We have to find a path from the source to the destination without moving into any of the blocked cells. A picture of an unsolved maze is shown below. To solve this puzzle, we first start with the source cell and move in a direction where the path is not blocked. If taken path makes us reach to the destination then the puzzle is solved else, we come back and change our direction of the path taken. We are going to implement the same logic in our code also. So, let's see how. You know about the problem, so let's see how we are going to solve it.

Firstly, we will make a matrix to represent the maze, and the elements of the matrix will be either 0 or 1. The matrix for the maze shown above is:. Now, we will make one more matrix of the same dimension to store the solution. Its elements will also be either 0 or 1. The matrix representing the solution is:. Thus, we now have our matrices.

Next, we will find a path from the source cell to the destination cell and the steps we will take are:. Thus, the summary is that we try to move to the other cell down, right, up, and left from the current cell and if no movement is possible, then just come back and change the direction of the path to another cell. If it is the destination cell then our puzzle is already solved.

If not, then we are checking if it a valid cell to move or not. A valid cell must be in the matrix i. If it is a valid move then we are free to take it and move to the next cell. If it doesn't give us the solution then we will move to the rightward cell, and similarly to the upward and the leftward cells.

April 9, 2037

Algorithm to solve a rat in a maze You know about the problem, so let's see how we are going to solve it. The matrix for the maze shown above is: 0 1 0 1 1 0 0 0 0 0 1 0 1 0 1 0 0 1 0 0 1 0 0 1 0 Now, we will make one more matrix of the same dimension to store the solution. The matrix representing the solution is: 1 0 0 0 0 1 1 1 1 0 0 0 0 1 0 0 0 0 1 1 0 0 0 0 1 Thus, we now have our matrices.

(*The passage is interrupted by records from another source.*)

`timescale 1ns / 1ps
module tick_gen(
    clk,
    reset,
	i_run_en,
	i_tick,
    o_tick_gen,
    o_cnt_val
    );
parameter P_DELAY_OUT = 0;  
parameter P_COUNT_BIT = 6;  
parameter P_INPUT_CNT = 60;  
input 								clk;
input 								reset;
input 								i_run_en;
input 								i_tick;
output reg							o_tick_gen;
output [P_COUNT_BIT-1:0]			o_cnt_val;
reg [P_COUNT_BIT-1:0]		r_cnt_val;
	always @(posedge clk) begin
	    if(reset) begin
			r_cnt_val <= {P_COUNT_BIT{1'b0}};
			o_tick_gen <= 1'b0;
	    end else if (i_run_en & i_tick) begin
			if(r_cnt_val == P_INPUT_CNT -1) begin
				r_cnt_val <= 0;
				o_tick_gen <= 1'b1;
			end else begin
				r_cnt_val <= r_cnt_val + 1'b1;
			end
	    end else begin
			o_tick_gen <= 1'b0;
		end
	end
genvar gi;
generate
	if(P_DELAY_OUT == 0) begin  
		assign o_cnt_val = r_cnt_val;
	end else if (P_DELAY_OUT == 1) begin  
		reg [P_COUNT_BIT-1:0]		r_cnt_val_d;
		always @(posedge clk) begin
			r_cnt_val_d <= r_cnt_val;
		end
		assign o_cnt_val = r_cnt_val_d;
	end else begin   
		reg [P_COUNT_BIT-1:0]		r_cnt_val_d [P_DELAY_OUT-1:0];
		always @(posedge clk) begin
			r_cnt_val_d[0] <= r_cnt_val;
		end
		for(gi = 1; gi < P_DELAY_OUT; gi = gi + 1) begin : gen_delay
			always @(posedge clk) begin
				r_cnt_val_d[gi] <= r_cnt_val_d[gi-1];
			end
		end
		assign o_cnt_val = r_cnt_val_d[P_DELAY_OUT-1];
	end
endgenerate
endmodule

Next, we will find a path from the source cell to the destination cell and the steps we will take are: Check for the current cell, if it is the destination cell, then the puzzle is solved. If not, then we will try to move downward and see if we can move in the downward cell or not to move in a cell it must be vacant and not already present in the path. If we can move there, then we will continue with the path taken to the next downward cell.

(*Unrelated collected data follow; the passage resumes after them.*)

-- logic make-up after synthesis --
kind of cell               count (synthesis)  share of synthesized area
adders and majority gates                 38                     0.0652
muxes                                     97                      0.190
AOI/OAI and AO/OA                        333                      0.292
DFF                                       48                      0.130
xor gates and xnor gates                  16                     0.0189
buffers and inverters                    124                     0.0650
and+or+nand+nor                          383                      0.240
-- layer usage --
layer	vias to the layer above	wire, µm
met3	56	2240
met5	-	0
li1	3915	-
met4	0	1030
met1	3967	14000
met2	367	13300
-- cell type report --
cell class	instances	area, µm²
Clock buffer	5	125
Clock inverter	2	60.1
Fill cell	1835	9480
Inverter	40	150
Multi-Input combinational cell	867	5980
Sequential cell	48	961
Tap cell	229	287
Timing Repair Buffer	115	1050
==> /design/flow/run.sh <==
#!/bin/bash
# OpenROAD 26Q1-2900-gdf79404cd8, Yosys 0.63+post, stock flow scripts
make -C /OpenROAD-flow-scripts/flow DESIGN_CONFIG=/design/flow/config.mk WORK_HOME=/design/flow/orfs finish
==> /design/flow/config.mk <==
export PLATFORM = sky130hd
export DESIGN_NAME = VgaController
export DESIGN_NICKNAME = VgaController
export VERILOG_FILES = /design/flow/design.v
export SDC_FILE = /design/flow/constraint.sdc
export NUM_CORES = 4
export LEC_CHECK = 1
export CORE_UTILIZATION = 30
==> /design/flow/constraint.sdc <==
current_design VgaController

set clk_period 3.3
set clk_io_pct 0.2

create_clock -name clk0 -period $clk_period [get_ports {clk}]

set non_clock_inputs [all_inputs -no_clocks]
set_input_delay [expr $clk_period * $clk_io_pct] -clock clk0 $non_clock_inputs
set_output_delay [expr $clk_period * $clk_io_pct] -clock clk0 [all_outputs]
==> /design/flow/design.v <==
module VgaController(
    input wire clk,
    input wire rst,
    output wire [9:0] vga_x,
    output wire [8:0] vga_y,
    output reg hs,
    output reg vs,
    output wire video_on
);
    reg [9:0] h_count;
    reg [9:0] v_count;
    initial begin
        h_count <= 10'b0;
        v_count <= 10'b0;
    end
    always @(posedge clk) begin
        if (rst) begin
            h_count <= 10'b0;
        end else if (h_count == 10'd799) begin
            h_count <= 10'b0;
        end else begin
            h_count <= h_count + 1;
        end
    end
    always @(posedge clk) begin
        if (rst) begin
            v_count <= 10'b0;
        end else if (h_count == 10'd799) begin
            if (v_count == 10'd524) begin
                v_count <= 10'b0;
            end else begin
                v_count <= v_count + 1;
            end
        end
    end
    localparam HS_1 = 96;
    localparam VS_1 = 2;
    localparam HS_2 = 157;
    localparam VS_2 = 57;
    localparam WIDTH = 640;
    localparam HEIGHT = 480;
    wire h_sync, v_sync;
    assign h_sync = (h_count >= HS_1);
    assign v_sync = (v_count >= VS_1);
    assign video_on = (h_count >= HS_2)
                   && (h_count < HS_2 + WIDTH)
                   && (v_count > VS_2)
                   && (v_count < VS_2 + HEIGHT);
    assign vga_x = video_on ? h_count - HS_2 : 10'd0;
    assign vga_y = video_on ? v_count - VS_2 : 9'd0;
    always @(posedge clk) begin
        if (rst) begin
            hs <= 1;
            vs <= 1;
        end else begin
            hs <= h_sync;
            vs <= v_sync;
        end
    end
endmodule
==> flow_metrics.env <==
# flow metrics
export IMPL_ys_seq_share_pct=27.9
export IMPL_cpPeakStageDelay_ns=0.49
export IMPL_crit_slowest_cell="or4_4"
export IMPL_cap_violations=0
export IMPL_setup_tns_ns=0
export IMPL_synthTopCellsByArea="dfxtp_1 28%, nor3_1 8.6%, xnor2_1 8.3%, ha_1 7.1%, xor2_1 4.4%"
export IMPL_cts_root_buf="clkbuf_8"
export IMPL_edf_count=0
export IMPL_worst_slew_pin_transition_ns=0.599
export IMPL_period_minus_slack_ns=3.24
export IMPL_tool_warnings=34
export IMPL_slew_violations=0
export IMPL_yosys_area_um2=1580
export IMPL_grt_pass1_wl_um=5940
export IMPL_r2r_start="h_count[0]"
export IMPL_route_detailed_drc=0
export IMPL_r2r_end="v_count[9]"
export IMPL_setup_violations=0
export IMPL_leakage_nw=0.721
export IMPL_path_depth=6
export IMPL_io_pins=24
export IMPL_drtIter0Drc=105
export IMPL_start_kind="register"
export IMPL_die_height_um=74.6
export IMPL_cp_max_fo=6
export IMPL_diodes=0
export IMPL_syn_cell_area_um2=1580
export IMPL_crit_end="vga_x[7]"
export IMPL_grt_max_degree=16
export IMPL_htreeDepth=1
export IMPL_gp_congestion=0.820
export IMPL_hold_path_class="reg -> reg"
export IMPL_grt_pass1_vias=1202
export IMPL_clkLatencyLatePin_ns=0.26
export IMPL_rsz0062_at_grt="true"
export IMPL_crit_family="simple AND/OR/NAND/NOR gates"
export IMPL_drtAntennaViolNets=0
export IMPL_comb_area_um2=1070
export IMPL_dp_hpwl_um=2620
export IMPL_grt_overflow=0
export IMPL_numCtsBuffers=3
export IMPL_top_usage_layer="met1"
export IMPL_dieArea_um2=5560
export IMPL_worst_r2r_setup_slack_ns=1.12
export IMPL_synth_top_area_share_pct=27.9
export IMPL_core_area_um2=5070
export IMPL_use_met2_pct=20.5
export IMPL_fmax_ghz=0.309
export IMPL_period_used_pct=98.1
export IMPL_met3_usage_pct=0.549
export IMPL_synth_area_per_cell_um2=7.90
export IMPL_clock_skew_ns=0.00356
export IMPL_clock_sinks=22
export IMPL_syn_to_final_growth_pct=28.9
export IMPL_ys_cells=200
export IMPL_relSlewSlack_pct=59.8
export IMPL_critPathBufInv=2
export IMPL_antenna_found_initial=0
export IMPL_die_w_um=74.6
export IMPL_netlist_top_cell_by_area="dfxtp_1"
export IMPL_synthArstFlopShare_pct=0
export IMPL_use_met1_pct=22.6
export IMPL_port_buffers=23
export IMPL_grtUsageTotal_pct=13.8
export IMPL_arrival_ns=2.58
export IMPL_flop_area_um2=449
export IMPL_end_kind="output port"
export IMPL_powerDensity_nw_per_um2=232
export IMPL_cts_buffer_depth=2
export IMPL_final_cell_mix="22 x clkdlybuf4s50_1, 19 x nor3_1, 19 x dfxtp_1"
export IMPL_holdWs_ns=0.535
export IMPL_irDropWorstVdd_v=0.000112
export IMPL_layout_drive_gt1_share_pct=17.3
export IMPL_layout_cells_most_common="clkdlybuf4s50_1"
export IMPL_cts_tree="yes"
export IMPL_clk_pin_slew_ns=0.08
export IMPL_min_from="v_count[5]"
export IMPL_crit_type="reg -> out"
export IMPL_wl_per_cell_um=12.3
export IMPL_syn_instance_count=200
export IMPL_ys_types=39
export IMPL_row_count=26
export IMPL_place_inst=290
export IMPL_r2r_cells=6
export IMPL_vias=1444
export IMPL_ff_type="dfxtp_1"
export IMPL_startpoint="v_count[5]"
export IMPL_status="finished, final reports clean"
export IMPL_initCoreUtil_pct=31.1
export IMPL_nFillCells=524
export IMPL_finalHoldViolCount=0
export IMPL_avgViaCountPerCell=4.89
export IMPL_routed_wl_um=3640
export IMPL_ys_flops=22
export IMPL_crit_chain="or4_4 -> a31o_1 -> a221o_2 -> buf_4 -> nor3_1 -> clkdlybuf4s50_1"
export IMPL_worstPathRequired_ns=2.64
export IMPL_drtPass1Iterations=4
export IMPL_final_cells=295
export IMPL_ys_warn_count=1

If not, we will try to move to the rightward cell. And if it is blocked or taken, we will move upward. Similarly, if we can't move up as well, we will simply move to the left cell.

If none of the four moves down, right, up, or left are possible, we will simply move back and change our current path backtracking.For a maze generated by this taskwrite a function that finds and displays the shortest path between two cells. Note that because these mazes are generated by the Depth-first search algorithm, they contain no circular paths, and a simple depth-first tree search can be used. The maze is read from the standard input. Generator and solver combined.

The generator is the same found in Maze generation. Run it. When the path splits each possibility gets its own process that checks if it is the correct one or a dead end. The following code works with the solution from Maze Generation. The following Unicon-only solution is a variant of the above. It shares the same maze generation code and maze display code with the above but spawns threads to parallelize the searching.

The algorithm runs each path to a dead end, a target, or a length greater than the current shortest path to a target and works if there are multiple target cells, multiple paths to those targets, or cyclic paths. The shortest solution path is then marked and displayed. Due to reports that the program failed, the generation and solver are shown together. The display verb was extended to include a dyadic definition. The complete program was tested with j 8. Animated: generating and solving. To start solving, click to choose a 'start' and an 'end' points. Go here to see it in action. Solution generated by this program when passed maze. Using the maze produced in Maze generation PicoLispthis finds the shortest path from the top-left cell 'a8' to the bottom-right exit 'k1':.